La organización política es una conquista de la civilización. El ciudadano se organiza democráticamente a través de partidos políticos para buscar la estabilidad y el progreso social. Se ha dicho que la principal misión de los partidos es la de orientar el caos que supone el ejercicio de la voluntad popular. Un funcionamiento correcto debe convertir a estas organizaciones en representantes legítimos de grupos de intereses con el fin de satisfacer las necesidades del pueblo. Por eso la democracia exige que la sociedad participe al máximo en las tareas políticas. El acto supremo de participación de la ciudadanía son las elecciones, donde se ejerce el derecho de sufragio.  

El sistema de partidos políticos ha sido objeto de críticas en todos los tiempos. En nuestros días, las críticas se han vuelto más acerbas. Es claro el divorcio entre partidos políticos y sociedad. La contradicción reside en que las organizaciones políticas muestran un funcionamiento demasiado rígido, donde los ‘aparatos’, lejos de servirse de prácticas democráticas, se convierten en verdaderas autarquías. 

Un paradigma de la pérdida del respeto y de la lealtad que debe tenerse con los votantes se confirma en las campañas electorales. Ejemplos jugosos los hemos vivido en los últimos comicios. Se ha evidenciado que cada día importa menos la ética. Siempre se ha constatado que el compromiso que debe asumirse con los programas electorales se respeta poco. Pero ahora llegamos a comprobar que ya ni siquiera se hacen promesas en las campañas. Se recurre a la práctica de transmitir meros eslóganes vacíos de contenido, en la mayoría de los casos en forma de tuits dirigidos a denigrar a los contrarios. 

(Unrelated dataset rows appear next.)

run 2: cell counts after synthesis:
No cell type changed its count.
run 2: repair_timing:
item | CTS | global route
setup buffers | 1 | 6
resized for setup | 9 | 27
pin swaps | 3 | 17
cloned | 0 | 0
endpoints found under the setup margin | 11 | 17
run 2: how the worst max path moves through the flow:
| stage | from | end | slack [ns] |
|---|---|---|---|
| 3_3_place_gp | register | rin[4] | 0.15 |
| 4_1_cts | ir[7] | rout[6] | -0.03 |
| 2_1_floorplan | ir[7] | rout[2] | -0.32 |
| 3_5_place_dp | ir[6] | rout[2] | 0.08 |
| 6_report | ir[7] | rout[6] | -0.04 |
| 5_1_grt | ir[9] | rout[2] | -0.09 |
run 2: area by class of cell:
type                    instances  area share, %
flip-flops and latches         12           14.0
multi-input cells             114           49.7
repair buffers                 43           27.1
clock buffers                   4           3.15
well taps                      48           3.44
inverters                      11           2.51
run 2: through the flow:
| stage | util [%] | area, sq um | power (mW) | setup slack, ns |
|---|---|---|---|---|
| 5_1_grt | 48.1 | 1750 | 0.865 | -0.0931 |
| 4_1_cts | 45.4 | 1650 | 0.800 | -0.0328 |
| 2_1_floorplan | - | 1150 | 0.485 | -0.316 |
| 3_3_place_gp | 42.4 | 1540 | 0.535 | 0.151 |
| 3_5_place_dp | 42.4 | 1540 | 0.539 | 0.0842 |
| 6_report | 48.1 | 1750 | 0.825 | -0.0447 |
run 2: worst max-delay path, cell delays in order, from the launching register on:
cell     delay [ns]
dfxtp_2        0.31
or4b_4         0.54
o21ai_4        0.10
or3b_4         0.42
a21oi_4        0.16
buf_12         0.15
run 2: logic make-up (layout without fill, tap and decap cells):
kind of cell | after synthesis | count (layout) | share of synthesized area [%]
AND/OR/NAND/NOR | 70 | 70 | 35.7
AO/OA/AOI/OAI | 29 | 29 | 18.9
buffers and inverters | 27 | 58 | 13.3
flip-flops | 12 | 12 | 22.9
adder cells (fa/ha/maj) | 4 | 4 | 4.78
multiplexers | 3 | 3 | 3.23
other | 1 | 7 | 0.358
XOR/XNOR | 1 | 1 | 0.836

La ideología de los partidos ya no se plasma en los programas electorales. Ni participan en su redacción los militantes. Se recluta a mercenarios para que, de forma astuta y subrepticia, confeccionen una campaña publicitaria para vender ficticias bondades de los líderes. El resultado es que se trata a los ciudadanos como seres de entendimiento corto. Sabemos que los políticos nos van a mentir con sus promesas electorales, pero lo menos que podemos pedirles es que nos mientan con inteligencia, que sean sutiles en sus promesas y que no nos traten como débiles mentales. 

Se constata de forma creciente una asimetría moral en casi todos los líderes. Se obvian o se empequeñecen las faltas propias y se magnifican las del contrario. La mentira y la hipocresía es un pecado que no se asume. No sé si es peor la corrupción o la falacia que existe ahora.  

La presencia de ministros en la manifestación del Primero de Mayo resultó un mero postureo. No se acaba de entender que alguien proteste contra el Gobierno del que forma parte. Se apoya o encubre la violencia y, sin embargo, sin el menor rubor se imputan actitudes violentas a los adversarios políticos. Se critica la desigualdad social y nos enteramos de que hay dos clases de ricos: los malos, aquellos que no son de mi partido, y los buenos, que son los de mi partido. Se canta a la libertad, pero no se nos explica que para ser libres socialmente antes debemos ser libres económicamente. No se nos ofrecen soluciones concretas a nuestros problemas, y sin embargo cínicamente se nos pide cínicamente el voto. No hay duda, las campañas electorales se están convirtiendo en un perfecto ejemplo de esquizofrenia política. 

La regeneración política y la calidad democrática exigen comportamientos leales de los agentes políticos en todo momento, pero en especial en los periodos electorales. Los directores de campañas deben comprender que por muy desprestigiada que esté la política, nunca deben soslayarse los cánones éticos. No se puede minusvalorar a los electores. Los votantes no se equivocan nunca. Al fin de cuentas, las campañas electorales son como el mercado donde se venden ilusiones. Y lo que no convence no se compra; no se vota.